On 27 January, one of the defendants, the Internet Service Providers Association India (ISPAI) while stating that they would not indulge in voluntary censorship, posed a more challenging question — since there is no granular distinction to be made between “high art” and pornography, since temple sculptures can simultaneously be interpreted as both divine and obscene, how could they decide what to block and what to allow. On 28 January, all liberty-loving Indians were aghast at the Supreme Court’s intransigence on homosexual sex.

Taken together, these incidents portend to consequences more pernicious than just a chilling effect on free expression. As Lynda Nead contends, drawing a distinction between sublime and profane seeks to serve a social legitimising function which result in moral policing and violations of the rights of many.

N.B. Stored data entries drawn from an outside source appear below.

--- config.mk ---
export PLATFORM = sky130hd
export DESIGN_NAME = datapath_sequencer
export DESIGN_NICKNAME = d
export VERILOG_FILES = /design/src/rtl/datapath_sequencer.sv
export SDC_FILE = /design/constraint.sdc
export NUM_CORES = 1
export LEC_CHECK = 0
export ABC_AREA = 1
export BUFFER_PORTS_ARGS = -buffer_cell sky130_fd_sc_hd__buf_2
export CORE_UTILIZATION = 40
export DETAILED_ROUTE_END_ITERATION = 16
export PLACE_DENSITY = 0.63
export SLEW_MARGIN = 20
export SYNTH_ARGS = -nofsm -noshare
export SYNTH_HDL_FRONTEND = slang
export SYNTH_SLANG_ARGS = --single-unit
--- constraint.sdc ---
create_clock -name clock -period 1.55 [get_ports clock]
set_clock_uncertainty 0.1 [all_clocks]
set_input_delay 0.465 -clock clock [delete_from_list [all_inputs] [get_ports clock]]
set_output_delay 0.465 -clock clock [all_outputs]
set_load 0.05 [all_outputs]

Does pornography cause rape? Justice Douglas’ statement in Ginsberg — “Censors, of course, are propelled by their own neuroses” — and Ronald Dworkin’s reply to Katherine MacKinnon’s “breathtaking hyperbole” remain the most plausible answers to date, not a single study has been able to irrefutably prove correlation, let alone causation. However, Indian courts’ treatment of pornography has been ironic because exposure to obscene and sexually explicit material has been treated as a mitigating factor in rape sentencing. Reepik Ravinder and Phul Singh are two examples of rapists being regarded as victims of the “sex explosion” on celluloid. Not only that, a “ministry of psychic health and moral values” has also been directed to be established to nip this epidemic of vulgarity in the bud.

Justice Potter Stewart’s aphorism “I know it when I see it” holds true for any “definition” of pornography — even today. All we have got is a mystifying epithetic tautology — prurient, lewd, filthy, repulsive, which does no service to the clarity of judicial vision. It is easier to treat pornography as an accused, rather than an offence, because tropes and stereotypes make for poor and unjust legal definitions.

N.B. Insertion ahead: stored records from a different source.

[config.mk]
export PLATFORM = sky130hd
export DESIGN_NAME = addsub_arbiter
export DESIGN_NICKNAME = d
export VERILOG_FILES = /design/src/rtl/addsub_arbiter_pkg.sv /design/src/rtl/addsub_rr_pick.sv /design/src/rtl/addsub_arbiter.sv
export SDC_FILE = /design/constraint.sdc
export NUM_CORES = 1
export LEC_CHECK = 0
export ABC_AREA = 0
export BUFFER_PORTS_ARGS = -buffer_cell sky130_fd_sc_hd__buf_2
export CAP_MARGIN = 20
export CORE_MARGIN = 2
export CORE_UTILIZATION = 40
export CTS_CLUSTER_SIZE = 40
export DETAILED_ROUTE_END_ITERATION = 10
export GPL_TIMING_DRIVEN = 1
export PLACE_DENSITY_LB_ADDON = 0.05
export SYNTH_ARGS = -nofsm -noshare
export SYNTH_HDL_FRONTEND = slang
export SYNTH_SLANG_ARGS = --single-unit
[constraint.sdc]
create_clock -name CLK -period 2 [get_ports CLK]
set_input_delay 0.2 -clock CLK [delete_from_list [all_inputs] [get_ports CLK]]
set_output_delay 0.2 -clock CLK [all_outputs]
set_load 0.02 [all_outputs]
[src/rtl/addsub_arbiter_pkg.sv]
// Shared types and constants for the two-requester add/subtract arbiter.
package addsub_arbiter_pkg;

  localparam int unsigned WidthDefault = 4;

  typedef logic req_idx_t;

  typedef enum logic [1:0] {
    StIdle,
    StExec,
    StResp
  } state_e;

endpackage

[src/rtl/addsub_rr_pick.sv]
// Combinational two-requester picker: round-robin against 'last', or fixed priority to 0.
module addsub_rr_pick
  import addsub_arbiter_pkg::*;
(
  input  logic [1:0] valid,
  input  req_idx_t   last,
  input  logic       fixed_prio,
  output req_idx_t   winner
);

  always_comb begin
    winner = 1'b0;
    unique case (valid)
      2'b10:   winner = 1'b1;
      2'b11:   winner = fixed_prio ? 1'b0 : ~last;
      default: winner = 1'b0;
    endcase
  end

endmodule

[src/rtl/addsub_arbiter.sv]
// Arbitrates two requesters onto one add/subtract slice; result is returned over
// a per-requester valid/ready handshake.
module addsub_arbiter
  import addsub_arbiter_pkg::*;
#(
  parameter int unsigned WIDTH      = WidthDefault,
  parameter bit          FIXED_PRIO = 1'b0
) (
  input  logic             CLK,
  input  logic             RST,
  input  logic [1:0]       REQ_VALID,
  output logic [1:0]       REQ_READY,
  input  logic [WIDTH-1:0] X0,
  input  logic [WIDTH-1:0] Y0,
  input  logic             MODE0,
  input  logic [WIDTH-1:0] X1,
  input  logic [WIDTH-1:0] Y1,
  input  logic             MODE1,
  output logic [1:0]       RES_VALID,
  input  logic [1:0]       RES_READY,
  output logic [WIDTH-1:0] S,
  output logic             OVU,
  output logic             OVS,
  output logic             BUSY,
  output logic             GRANT_ID
);

  state_e           state_q, state_d;
  req_idx_t         last_q, last_d;
  req_idx_t         grant_q, grant_d;
  logic [WIDTH-1:0] x_q, x_d, y_q, y_d;
  logic             mode_q, mode_d;
  logic [WIDTH-1:0] s_q, s_d;
  logic             ovu_q, ovu_d, ovs_q, ovs_d;
  logic [1:0]       res_valid_q, res_valid_d;
  req_idx_t         winner;

  addsub_rr_pick u_pick (
    .valid      (REQ_VALID),
    .last       (last_q),
    .fixed_prio (FIXED_PRIO),
    .winner     (winner)
  );

  // Full sum gives carry out of the MSB; the sum of the low bits exposes the carry into it.
  logic [WIDTH-1:0] y_eff;
  logic [WIDTH:0]   sum_full;
  logic [WIDTH-1:0] sum_low;

  always_comb begin
    y_eff    = y_q ^ {WIDTH{mode_q}};
    sum_full = {1'b0, x_q} + {1'b0, y_eff} + {{WIDTH{1'b0}}, mode_q};
    sum_low  = {1'b0, x_q[WIDTH-2:0]} + {1'b0, y_eff[WIDTH-2:0]} + {{(WIDTH-1){1'b0}}, mode_q};
  end

  always_comb begin
    state_d     = state_q;
    last_d      = last_q;
    grant_d     = grant_q;
    x_d         = x_q;
    y_d         = y_q;
    mode_d      = mode_q;
    s_d         = s_q;
    ovu_d       = ovu_q;
    ovs_d       = ovs_q;
    res_valid_d = res_valid_q;
    REQ_READY   = 2'b00;
    unique case (state_q)
      StIdle: begin
        if (|REQ_VALID && !RST) begin
          REQ_READY[winner] = 1'b1;
          grant_d           = winner;
          x_d               = winner ? X1 : X0;
          y_d               = winner ? Y1 : Y0;
          mode_d            = winner ? MODE1 : MODE0;
          state_d           = StExec;
        end
      end
      StExec: begin
        s_d                  = sum_full[WIDTH-1:0];
        ovu_d                = sum_full[WIDTH];
        ovs_d                = sum_full[WIDTH] ^ sum_low[WIDTH-1];
        res_valid_d          = 2'b00;
        res_valid_d[grant_q] = 1'b1;
        state_d              = StResp;
      end
      StResp: begin
        if (RES_READY[grant_q]) begin
          last_d      = grant_q;
          res_valid_d = 2'b00;
          state_d     = StIdle;
        end
      end
      default: state_d = StIdle;
    endcase
  end

  always_ff @(posedge CLK or posedge RST) begin
    if (RST) begin
      state_q     <= StIdle;
      last_q      <= 1'b1;
      grant_q     <= 1'b0;
      x_q         <= '0;
      y_q         <= '0;
      mode_q      <= 1'b0;
      s_q         <= '0;
      ovu_q       <= 1'b0;
      ovs_q       <= 1'b0;
      res_valid_q <= 2'b00;
    end else begin
      state_q     <= state_d;
      last_q      <= last_d;
      grant_q     <= grant_d;
      x_q         <= x_d;
      y_q         <= y_d;
      mode_q      <= mode_d;
      s_q         <= s_d;
      ovu_q       <= ovu_d;
      ovs_q       <= ovs_d;
      res_valid_q <= res_valid_d;
    end
  end

  assign RES_VALID = res_valid_q;
  assign S         = s_q;
  assign OVU       = ovu_q;
  assign OVS       = ovs_q;
  assign BUSY      = (state_q != StIdle);
  assign GRANT_ID  = grant_q;

endmodule

==> metrics <==
DR WL/cell 10.75 um; Reg clk slew, reported paths 0.12 ns; IO Port Bufs 35; die height 55.84 um; Post-synth EDFFs 0; run status finished clean; CP Cell Sequence xor2_1, inv_1, fa_1, nand2b_1, a21oi_2, xnor2_1, o21ai_1; vias in the first global route 723; Core Footprint 0.002522 mm2; CTS Buf Count 3; clock skew 0.004340 ns; Final HPWL DP 1466 um; nets 173; pin count of the biggest net entering global routing 22; number of max-cap violations 0; Tcrit/Tclk final 0.9133; pre-CTS setup slack 0.1073 ns; global-route wire length before repair 3277 um; Synthesized Nets 136; post-synthesis average cell area 9.952 um2; Leak Pwr 0.6941 nW; area leader, netlist dfrtp_1; cell area after synthesis 0.001075 mm2; Crit path largest cell delay 0.47 ns; CP Capture Type register; Netlist cell types 25; Top-Level Pins 36; number of diodes 0; fin. max-slew vios 0; largest cells by area after synthesis dfrtp_1 (47%), mux2i_1 (10%), o21ai_1 (7.0%), nand2_1 (6.3%), ha_1 (3.5%); initial drt markers 7; cts hold-fix bufs 0; type of the worst min-delay path input port to async pin; critical path's slowest cell dfrtp_1; top_reg_cell synth dfrtp_1; Seq cells post-synth 21; Residual DRC 0; fillers 248; CTS Sinks 21; # H-tree levels 1; Max IR drop VDD 0.9765 mV; CP Class register to register; Fmax achieved 0.5475 GHz; Synth top cells by count dfrtp_1 (20), nand2_1 (18), o21ai_1 (15), mux2i_1 (11), nor2_1 (6); # rows 18; ratio of cells with drive above 1 in the final layout 0.3194; Cell Pwr Density 1622 mW/mm2; min Tclk post-route 1.827 ns; Crit path arrival time 2.01 ns; RSZ-0062 raised after global routing false; die area 0.003118 mm2; antenna violations before repair 0; CP Buf/Inv Count 1; total track usage 0.1318; DP Area 0.001274 mm2; DR vias 804; Setup TNS 0 ns; clk_lat worst skew 0.30 ns; startpoint types register; CP Data Required Time 2.18 ns; Synth async-reset ratio 1.000; worst-case clock buffer depth 2; final setup margin 0.1734 ns; Yosys top cell area share 0.4657; final hold violations 0; synthesis warning total 0; most frequent cell after synthesis dfrtp_1; area added between synthesis and finish 22.12%; Syn Inst Count 108; Die W 55.84 um; Worst path top cell family by delay flip-flops; drt first pass iters 4; Final ANT Viol Nets 0; GPL Wtd Cong 0.6906; Initial Utilization 0.4261; critical-path maximum fanout 5; Worst-Margin Slew 0.7734 ns; # setup viols final 0; TritonCTS clock tree yes; relative slew slack 0.4838; Post-Layout Inst Area 0.001313 mm2; total gr overflow 0; Seq/Total Area, Yosys 0.4901; vias per cell 4.621; root buf cell clkbuf_4; final WL 1871 um
## timing repair
action	in CTS	in global routing
endpoints found under the setup margin	2	1
setup buffers	0	0
pin swaps	0	0
resized for setup	1	1
hold endpoints to repair	0	0
## flip-flops by register name (all words and copies together) (netlist names)
| signal | flops |
|---|---|
| GRANT_ID | 1 |
| OVS | 1 |
| OVU | 1 |
| RES_VALID | 2 |
| S | 4 |
| last_q | 1 |
| mode_q | 1 |
| state_q | 2 |
| x_q | 4 |
| y_q | 4 |
## report_power, final
part	leakage (nW)	internal (W)	switching, W
Sequential	0.260	0.000621	0.000141
Clock	0.0177	0.0000745	0.000130
Combinational	0.416	0.000517	0.000646
Total	0.694	0.00121	0.000917
## stage by stage
step	std cells	hold WS, ns	utilization	total power [W]
final	174	0.02644	0.5203	0.002129
after global routing	174	0.08879	0.5203	0.002344
after CTS	174	0.06421	0.5174	0.002165
after detailed placement	170	0.4173	0.5050	0.001950
after global placement	170	0.3989	0.5050	0.001918
after floorplan	108	0.1758	-	0.001681
## final timing paths
path / startpoint / endpoint / slack [ns] / cells after the start
setup / recovery: mode_q$_DFFE_PP0P_ / OVS$_DFFE_PP0P_ / 0.17 / 7
hold / removal: RST / state_q[0]$_DFFE_PP0P_ / 0.03 / 2
setup reg to reg: mode_q$_DFFE_PP0P_ / OVS$_DFFE_PP0P_ / 0.17 / 7
hold reg to reg: S[1]$_DFFE_PP0P_ / S[1]$_DFFE_PP0P_ / 0.49 / 2
max in group asynchronous: RST / S[1]$_DFFE_PP0P_ / 1.49 / 2
min in group CLK: Y0[3] / y_q[3]$_DFFE_PP0P_ / 0.16 / 3
## cell usage in the layout, fill, tap and decap left out
| cell type | netlist | final |
|---|---|---|
| a21boi_4 | 0 | 1 |
| a21o_1 | 1 | 1 |
| a21oi_1 | 4 | 4 |
| a21oi_2 | 1 | 1 |
| buf_2 | 2 | 35 |
| buf_4 | 1 | 1 |
| clkbuf_4 | 0 | 3 |
| clkinv_2 | 0 | 1 |
| dfrtp_1 | 20 | 20 |
| dfstp_2 | 1 | 1 |
| fa_1 | 1 | 1 |
| ha_1 | 3 | 3 |
| inv_1 | 3 | 3 |
| inv_2 | 1 | 1 |
| mux2_1 | 1 | 1 |
| mux2i_1 | 11 | 11 |
| nand2_1 | 18 | 18 |
| nand2b_1 | 2 | 2 |
| nor2_1 | 6 | 6 |
| nor2b_1 | 4 | 4 |
| nor3_1 | 2 | 2 |
| o21ai_1 | 15 | 15 |
| o21ai_2 | 1 | 1 |
| or2_2 | 1 | 1 |
| xnor2_1 | 3 | 3 |
| xor2_1 | 4 | 4 |
## routing by layer
metal	wire length [um]	global-route usage
met4	33	0.06122
met1	967	0.1853
met2	772	0.1922
met3	98	0.03023
met5	0	0
## cell type report
cell class | count | area [um2] | share of cell area
Sequential cell | 21 | 526.8 | 0.4013
Multi-Input combinational cell | 79 | 523.0 | 0.3985
Timing Repair Buffer | 36 | 182.7 | 0.1392
Tap cell | 30 | 37.54 | 0.02860
Clock buffer | 3 | 22.52 | 0.01716
Inverter | 4 | 15.01 | 0.01144
Clock inverter | 1 | 5.005 | 0.003813
## cell families (layout without fill, tap and decap cells)
group           after synthesis  after routing  share of synthesized area
buf+inv                       8             44                    0.03376
fa+ha+maj                     4              4                    0.05356
xor+xnor                      7              7                    0.05704
simple gates                 33             33                     0.1339
mux                          12             12                     0.1129
flops                        21             21                     0.4901
compound gates               23             23                     0.1187
No activity file was read; power rests on OpenSTA's default activity.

The plea to criminalise browser histories suffers from several grave elisions. For one, irrefutable evidence of correlation, let alone causation, between pornography and sexual violence or depravity is conspicuous by its absence. Though Delhi has a high rate of reported rapes,  Google Trends data from 2013 shows more people in the apparently conservative bastions of Gujarat and West Bengal were searching for pornography online.

Most significantly, an obscurantist idyll defines the average consumer and purposes of online pornography. Evidence dispels the notion of only rapacious, lustful men devouring pornography. A 2008 survey reported one in five women watching and approving of porn. Forty-five percent of women who watched pornography also made their own porn videos, and stated how it had helped them being sexually inventive and more intimate with their partners. Another survey, deemed to be the most comprehensive, shows 60 percent women and 80 percent men admitting to accessing sexually explicit content online. Significantly, 30 percent of women respondents said that such content deals with sexual and reproductive health and romance, too. More significant is the response that usage of pornography improved couples’ sex lives.

Moreover, the upshots of dragnet internet filters are reasons for grave consternation. Google AdSense mistook an author’s memoir for pornography and blocked it. In reverse irony, smut sites got caught in an attempt to prevent bureaucrats from surfing sites related to the stock market. And since algorithms do not have a mind of their own, Christopher Hitchens’s polemic against Mother Teresa “The Missionary Position” might also lose its immunity.

India’s information technology law remains riddled with fuzzy definitions, and right now Google, stands indicted for defamation. A ban on internet pornography would further queer the pitch for intermediary liability, thereby delivering another blow to free speech.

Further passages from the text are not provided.